I’ve always loved a Penguin Classics book. They’re just the right combination of convenience, authenticity, and scholarship. This holds true for the paperbacks as well as the e-books. I’d rather pay 7 or 8 bucks for a nicely edited classic e-book from Penguin than to have to slog through one of those typographical disasters offered by Project Gutenberg for free.

The irony here is that I rarely borrow Penguin e-books from my library (public or the academic library where I work). Too much trouble. I just buy them on Amazon. Last week Penguin ruffled feathers in the library world when they withdrew their e-books from OverDrive in what turned out to be a conflict with Amazon over the Kindle lending option in OverDrive.

It looks like Penguin has backpeddled on that a bit, at least until the end of the year, when they hope to work out some details with Amazon. Existing Penguin books have been restored to OverDrive.

But there is something in the initial statement from Penguin announcing the withdrawal that continues to bug me. One small word:

“We have always placed a high value on the role that libraries can play in connecting our   authors with our readers.” (emphasis mine)

Publishers always trot out the “we love libraries” platitudinous crap when it suits them (actions to the contrary). No biggie. What really bothers me though is the possessive pronoun: OUR.

I can understand them having a feeling of ownership about the books they publish. If the phrase had been “the role libraries play in connecting readers with the books we publish,” then cheers to them. But our authors with our readers? Really? Those agents don’t exist outside the Penguin corporate structure? As though people who happen to read a Penguin book are forever part of the machine. Worse yet for the author: there’s more than a little of the plantation in that sense of ownership. “Shut up and write another book!”

I know some of you will say I push this too far. It’s just a little possessive pronoun. But the unthoughtful and inconsiderate way in which this and other e-book fiascos have been sprung on libraries reinforces the idea that corporate publishers don’t much care about libraries and they could give a hoot about readers who aren’t buyers. It’s a market transaction or it’s nothing. Same holds true for authors. (Watch your back!) The entire phrase speaks pretty ominously about what Penguin thinks when the library invades their turf.

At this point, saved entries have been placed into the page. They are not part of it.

## config.mk

```make
export PLATFORM = sky130hd
export DESIGN_NAME = dtack_gen
export DESIGN_NICKNAME = d
export VERILOG_FILES = /design/src/rtl/gfx_cpu_pkg.sv /design/src/rtl/dtack_gen.sv
export SDC_FILE = /design/constraint.sdc
export NUM_CORES = 1
export LEC_CHECK = 0
export ABC_AREA = 1
export BUFFER_PORTS_ARGS = -buffer_cell sky130_fd_sc_hd__buf_2
export CAP_MARGIN = 20
export CORE_AREA = 2 2 39 41
export DETAILED_ROUTE_END_ITERATION = 8
export DIE_AREA = 0 0 41 43
export REMOVE_ABC_BUFFERS = 1
export SKIP_LAST_GASP = 1
export SLEW_MARGIN = 20
export SYNTH_ARGS = -nofsm -noshare
export SYNTH_HDL_FRONTEND = slang
export SYNTH_SLANG_ARGS = --single-unit
```

## constraint.sdc

```tcl
create_clock -name i_EMU_MCLK -period 1 [get_ports i_EMU_MCLK]
set_input_delay 0.2 -clock i_EMU_MCLK [delete_from_list [all_inputs] [get_ports i_EMU_MCLK]]
set_output_delay 0.2 -clock i_EMU_MCLK [all_outputs]
set_load 0.1 [all_outputs]
```

## src/rtl/gfx_cpu_pkg.sv

```systemverilog
package gfx_cpu_pkg;

    //////////////////////////////////////////////////////////////////////
    // widths

    typedef logic [14:0] cpu_addr_t;    // cpu word address
    typedef logic [15:0] cpu_data_t;
    typedef logic [31:0] axi_cmd_t;     // region one-hot on top, wr/rd at bit 1/0
    typedef logic [5:0]  cs_vec_t;      // active low selects
    typedef logic [10:0] pal_addr_t;
    typedef logic [14:0] rgb_t;         // {b, g, r}

    //////////////////////////////////////////////////////////////////////
    // bus constants

    localparam cpu_data_t BUS_IDLE_DATA = 16'hFFFF;
    localparam cs_vec_t   CS_NONE       = 6'h3F;

    localparam int CMD_REGION_MSB = 31;
    localparam int CMD_REGION_LSB = 26;

    // select bit per region
    localparam int REG_SCROLL = 5;
    localparam int REG_TILE1  = 4;
    localparam int REG_TILE2  = 3;
    localparam int REG_CHAR   = 2;
    localparam int REG_OBJ    = 1;
    localparam int REG_PAL    = 0;

    //////////////////////////////////////////////////////////////////////
    // decoded op and bridge states

    typedef enum logic [1:0] {
        OP_NONE,
        OP_READ,
        OP_WRITE
    } bus_op_t;

    typedef enum logic [4:0] {
        ST_STANDBY, ST_OPSTART, ST_BRANCH,
        ST_RD_S0, ST_RD_S1, ST_RD_S2, ST_RD_S3, ST_RD_S4, ST_RD_S5, ST_RD_S6,
        ST_RD_W0, ST_RD_W1,
        ST_WR_S0, ST_WR_S1, ST_WR_S2, ST_WR_S3, ST_WR_S4, ST_WR_S5, ST_WR_S6,
        ST_WR_W0, ST_WR_W1,
        ST_DONE
    } bridge_state_t;

    // select pattern with only one region active
    function automatic cs_vec_t lone_cs(input int idx);
        return ~(cs_vec_t'(1) << idx);
    endfunction

endpackage

```

## src/rtl/dtack_gen.sv

```systemverilog
`timescale 1ns/10ps

module dtack_gen (
    input  logic                    i_EMU_MCLK,
    input  logic                    dtack_set_n,
    input  logic                    i_EMU_CLK6MPCEN_n,
    input  logic                    i_EMU_CLK6MNCEN_n,
    input  logic                    i_ABS_n1H,
    input  logic                    i_ABS_2H,
    input  logic                    i_uds_n,
    input  logic                    i_lds_n,
    input  gfx_cpu_pkg::cs_vec_t    i_cs_n,
    output logic                    o_dtack_n
);

    import gfx_cpu_pkg::*;

    logic       strobe_idle;
    logic       px_04;
    logic [2:0] tmr_en;
    logic [2:0] tmr_n;

    assign strobe_idle = i_uds_n & i_lds_n;
    assign px_04       = ~i_ABS_2H & i_ABS_n1H;    // pixel 0 or 4

    //////////////////////////////////////////////////////////////////////
    // acknowledge timers

    assign tmr_en[0] = ~i_EMU_CLK6MPCEN_n;
    assign tmr_en[1] = ~i_EMU_CLK6MPCEN_n & ~i_ABS_n1H;
    assign tmr_en[2] = ~i_EMU_CLK6MNCEN_n & px_04;     // 6M falling side

    // idle strobes hold all timers at one
    always_ff @(posedge i_EMU_MCLK or negedge dtack_set_n) begin
        if (!dtack_set_n) begin
            tmr_n <= '1;
        end else begin
            for (int i = 0; i < 3; i++) begin
                if (strobe_idle || tmr_en[i]) tmr_n[i] <= strobe_idle;
            end
        end
    end

    //////////////////////////////////////////////////////////////////////
    // per-region choice

    always_comb begin
        case (i_cs_n)
            lone_cs(REG_SCROLL),
            lone_cs(REG_OBJ):
                o_dtack_n = tmr_n[1];
            lone_cs(REG_TILE1),
            lone_cs(REG_TILE2),
            lone_cs(REG_CHAR):
                o_dtack_n = tmr_n[2];
            default:
                o_dtack_n = tmr_n[0];   // palette, none, or mixed selects
        endcase
    end

endmodule

```

==> results.md, run 1 <==
* Largest regs: tmr_n x3
* Setup bufs post-CTS at 0
* Setup WS pre-CTS at -0.261 ns
* GRT overflow at 0
* Register area at 78.8 sq um
* Critical path class: register to output port
* Worst EP arrival at 1.14 ns
* Final #Nets at 72
* Core area at 1380 sq um
* DP Area at 328 sq um
* DR WL/cell at 6.58 um
* Max_cap viols at 0
* Pwr dens at 1350 nW/um^2
* Worst hold slack at 0.176 ns
* Ratio of cells with drive above 1 in the final layout at 38.6%
* Cell mode on critical path: nand2_1
* Buf/Inv on CP at 2
* Multi-input combinational cell area at 124 sq um
* Maximum vdd drop at 0.000662 V
* Largest net degree at the start of global routing at 4
* Detailed Routing Iterations Pass 1 at 2
* Fin util at 26.5%
* Total number of clock tree sinks at 3
* Outcome: complete, but fails checks
* CTS root buf: clkbuf_4
* CTS buffer count at 3
* Cell variety after synth at 8
* Yosys warns at 0
* Worst-Margin Slew at 0.163 ns
* CTS tree: built
* Total number of vias at 273
* Post-route DRC at 0
* Vias per cell at 3.74
* Global-route wire length before repair at 828 um
* CP Cell Sequence: nand2_1 > nand2_1 > inv_1 > nand2_2 > buf_12
* Seq cells post-synth at 3
* Gate Count Post-Synth at 38
* Post-layout worst setup margin at -0.336 ns
* Die Ht at 43 um
* Worst hold path class: input pin to register
* Commonest non-fill, non-tap cell in the layout: nand2_1
* Die width at 41 um
* Fin area at 367 sq um
* Largest fanout on the critical path at 2
* Relative slew margins at 89.1%
* Count of input and output buffers at 14
* Most flop-heavy register: tmr_n
* Final Non-Filler Cells at 73
* Gr usage total at 7.44%
* Leak at 0.212 nW
* Initial antenna violation count at 0
* Cell Area, Synth at 223 sq um
* Max reg flops at 3
* Worst path slowest cell: dfstp_2
* CP peak stage delay at 0.52 ns
* Tcrit/Tclk final at 134%
* Antenna Diode Count at 0
* DIE AREA at 1760 sq um
* Filler cells at 164
* Dpl hpwl at 412 um
* Ports at 15
* Final hold vios at 0
* Required time of the critical path at 0.80 ns
* Failing checks: negative setup slack
* Seq/Total Area, Yosys at 35.4%
* Fin. max-slew vios at 0
* Max clock buf depth at 2
* Cells after DPL at 68
* Area Overhead vs Synth at 64.6%
* Commonest cells after routing, fill and taps aside: nand2_1, buf_2, nor2_1
* Startpoint Class: register
* Fin crit period at 1.34 ns
* Starting Density at 16.1%
* Clock slew at reported path FFs at 0.04 ns
* # setup viols final at 1
* H-tree depth at 1
* Row count at 14
* GP Congestion at 0.636
* Avg Cell Area, Syn at 5.86 sq um
* Top delay family on crit path: flip-flops
* FMAX at 748 MHz
* Worst-Skew Late Latency at 0.23 ns
* Endpoint class of the critical path: output port
* Final ANT Viol Nets at 0
* DR iter-0 viols at 2
* Vias in the first global route at 250
* RSZ-0062 raised after global routing: true
* WL final at 480 um
* Skew final at 0 ns
-- worst register-to-register path, stage by stage, from the launching register on --
cell and delay [ns]:
dfstp_2 0.52, inv_1 0.04, o21ai_0 0.15
-- per-layer routing --
layer,routed length [um],GRT usage [%]
met1,182,6.45
met2,234,11.3
met3,42,3.14
met4,22,8.00
met5,0,0
-- path summary, 6_finish.rpt --
| path | cells after the start | to | startpoint | slack (ns) |
|---|---|---|---|---|
| min in group asynchronous | 2 | tmr_n[1] | dtack_set_n | 0.46 |
| worst max register to register | 2 | tmr_n[2] | tmr_n[2] | 0.22 |
| max in group asynchronous | 2 | tmr_n[0] | dtack_set_n | 0.52 |
| worst max-delay path | 5 | o_dtack_n | tmr_n[1] | -0.34 |
| worst min-delay path | 3 | tmr_n[0] | i_EMU_CLK6MPCEN_n | 0.18 |
| worst min register to register | 2 | tmr_n[0] | tmr_n[0] | 0.46 |
-- through the flow --
stage | setup TNS, ns | total power, mW
detailed placement | -0.261 | 0.282
global route | -0.401 | 0.537
CTS | -0.346 | 0.506
finish | -0.336 | 0.495
global placement | -0.250 | 0.279
floorplan | -0.469 | 0.221
-- synthesized netlist by cell type --
master,count,area [sq um]
nand2_1,17,63.8
nor2_1,7,26.3
inv_1,6,22.5
dfstp_2,3,78.8
o21ai_0,2,10.0
nand3b_1,1,7.51
nor2_2,1,6.26
nor3b_1,1,7.51
-- where the power goes --
part	internal, mW	switching, mW	total (mW)
Sequential	0.144	0.00689	0.151
Combinational	0.0565	0.0763	0.133
Clock	0.149	0.0614	0.211
Total	0.350	0.145	0.495
-- layout make-up --
class	count	share of cell area [%]
sequential	3	21.5
timing repair buffer	15	25.9
inverter	6	6.14
tap	16	5.46
clock buffer	4	7.17
multi-input combinational	29	33.8
-- what timing repair did --
item,in CTS,in global routing
setup endpoints to repair,1,1
pin swaps,3,1
hold endpoints to repair,3,0
hold buffers,1,0
resized for setup,1,0
-- kinds of logic (layout without fill, tap and decap cells) --
group / count (synthesis) / after routing / share of synthesized area [%]
DFF: 3 / 3 / 35.4
AOI/OAI and AO/OA: 2 / 2 / 4.49
and+or+nand+nor: 27 / 27 / 50.0
buffers and inverters: 6 / 25 / 10.1
(Power assumes the default switching activity.)
==> run 2: changes to the inputs <==
--- a/config.mk
+++ b/config.mk
@@ -5,7 +5,7 @@
 export SDC_FILE = /design/constraint.sdc
 export NUM_CORES = 1
 export LEC_CHECK = 0
-export ABC_AREA = 1
+export ABC_AREA = 0
 export BUFFER_PORTS_ARGS = -buffer_cell sky130_fd_sc_hd__buf_2
 export CAP_MARGIN = 20
 export CORE_AREA = 2 2 39 41
==> constraint.sdc (replaced) <==
create_clock -name i_EMU_MCLK -period 1.4 [get_ports i_EMU_MCLK]
set_input_delay 0.28 -clock i_EMU_MCLK [delete_from_list [all_inputs] [get_ports i_EMU_MCLK]]
set_output_delay 0.28 -clock i_EMU_MCLK [all_outputs]
set_load 0.1 [all_outputs]
==> run 2 against run 1 <==
Against the previous run: the flow still finishes with violations (negative setup slack); via count decreased by 20%; global-route usage shrank 1.7 points; clock skew unchanged; setup slack better by 0.010 ns; die area unchanged; sequential power decreased by 29%; final cell count fell by 22%; synthesized cell count down 45%; clock-buffer cell count unchanged; worst hold slack got worse by 0.17 ns; critical path type unchanged.
==> results.md, run 2 <==
* Fin. max-slew vios at 0 (unchanged)
* Yosys warns at 0 (unchanged)
* Synth top cells by count: nand2_1, dfstp_2, o21ai_0, xnor2_1 (was nand2_1, nor2_1, inv_1)
* Top_reg_cell synth: dfstp_2 (unchanged)
* Fin crit period at 1.73 ns
* Endpoint class of the critical path: output port (unchanged)
* Row count at 14 (unchanged)
* Die width at 41 um (unchanged)
* Worst-Skew Late Latency at 0.23 ns (about the same)
* Setup WS pre-CTS at -0.190 ns (was -0.261 ns)
* Setup TNS at -0.326 ns (was -0.336 ns)
* Skew final at 0 ns (unchanged)
* Final hold vios at 0 (unchanged)
* Gate Count Post-Synth at 21 (was 38)
* Global-route wire length before repair at 627 um (was 828 um)
* Max clock buf depth at 2 (unchanged)
* Psw at 0.101 mW (was 0.145 mW)
* Clock share of power at 41.7% (was 42.6%)
* Startpoint Class: register (unchanged)
* Sequential Power Share at 29.9% (was 30.6%)
* Max_cap viols at 0 (unchanged)
* Dpl hpwl at 363 um (was 412 um)
* Largest net degree at the start of global routing at 5 (was 4)
* Failing checks: negative setup slack (unchanged)
* Most frequent cell after synthesis: nand2_1 (unchanged)
* Final #Nets at 56 (was 72)
* Worst hold path class: input pin to asynchronous set/reset pin (was input pin to register)
* Die Ht at 43 um (unchanged)
* Critical path class: register to output port (unchanged)
* Async SR Flop Fraction at 100% (unchanged)
* H-tree depth at 1 (unchanged)
* DIE AREA at 1760 sq um (unchanged)
* Ratio of cells with drive above 1 in the final layout at 56.1% (was 38.6%)
* CTS tree: built (unchanged)
* Outcome: complete, but fails checks (unchanged)
* Worst hold slack at 0.00775 ns (was 0.176 ns)
* Final Non-Filler Cells at 57 (was 73)
* Synth area leader: dfstp_2 (unchanged)
* Commonest non-fill, non-tap cell in the layout: buf_2 (was nand2_1)
* Worst EP arrival at 1.45 ns (was 1.14 ns)
* Cell Area, Synth at 189 sq um (was 223 sq um)
* Largest fanout on the critical path at 2 (unchanged)
* Cells after DPL at 52 (was 68)
* DR iter-0 viols at 1 (was 2)
* Pint at 0.257 mW (was 0.350 mW)
* Worst-Margin Slew at 0.282 ns (was 0.163 ns)
* Clock slew at reported path FFs at 0.04 ns (about the same)
* Most flop-heavy register: tmr_n (unchanged)
* Detailed Routing Iterations Pass 1 at 4 (was 2)
* GP Congestion at 0.577 (was 0.636)
* Post-synth EDFFs at 0 (unchanged)
* Ports at 15 (unchanged)
* Gr usage total at 5.75% (was 7.44%)
* Comb pwr share at 28.4% (was 26.8%)
* Leak at 0.153 nW (was 0.212 nW)
* Maximum vdd drop at 0.000349 V (was 0.000662 V)
* FMAX at 579 MHz
* CTS buffer count at 3 (unchanged)
* Synth area leaders: dfstp_2, xnor2_1, nand2_1 (was dfstp_2, nand2_1, nor2_1)
* Avg Cell Area, Syn at 9.00 sq um (was 5.86 sq um)
* Power Total at 0.358 mW (was 0.495 mW)
* Antenna Diode Count at 0 (unchanged)
* Total number of clock tree sinks at 3 (unchanged)
* Initial antenna violation count at 0 (unchanged)
* Area Overhead vs Synth at 78.1% (was 64.6%)
* RSZ-0062 raised after global routing: true (unchanged)
* Vias in the first global route at 167 (was 250)
* Post-route DRC at 0 (unchanged)
* Commonest cells after routing, fill and taps aside: buf_2, nand2_1, clkbuf_4, dfstp_2 (was nand2_1, buf_2, nor2_1)
* Relative slew margins at 81.1% (was 89.1%)
* Max reg flops at 3 (unchanged)
* Total number of vias at 218 (was 273)
* Pwr dens at 1060 nW/um^2 (was 1350 nW/um^2)
* GRT overflow at 0 (unchanged)
* Post-layout worst setup margin at -0.326 ns (was -0.336 ns)
* Core area at 1380 sq um (unchanged)
* Share of the synthesized area in the top cell type at 41.7% (was 35.4%)
* Final ANT Viol Nets at 0 (unchanged)
* Vias per cell at 3.82 (was 3.74)
* Seq cells post-synth at 3 (unchanged)
* WL final at 446 um (was 480 um)
* Largest regs: tmr_n x3 (unchanged)
* # setup viols final at 1 (unchanged)
* CTS root buf: clkbuf_4 (unchanged)
* Seq/Total Area, Yosys at 41.7% (was 35.4%)
* Tcrit/Tclk final at 123%
* Count of input and output buffers at 14 (unchanged)
* Cell variety after synth at 14 (was 8)
* Filler cells at 165 (was 164)
* Starting Density at 13.7% (was 16.1%)
* Required time of the critical path at 1.12 ns (was 0.80 ns)
* Sw frac at 28.3% (was 29.2%)
* DR WL/cell at 7.82 um (was 6.58 um)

Literature, reading, and information itself are all part of a cultural ecosystem populated by individual humans. There is no ownership in that regard. If publishers really valued libraries, they would work to develop a relationship that was mutually beneficial. I think there is room for publishers to profit and for libraries to thrive in the ecosystem, but it only happens when we recognize the human in the relationship. Treating books and e-books like commodities is one thing, but none of us have a right to treat people that way too.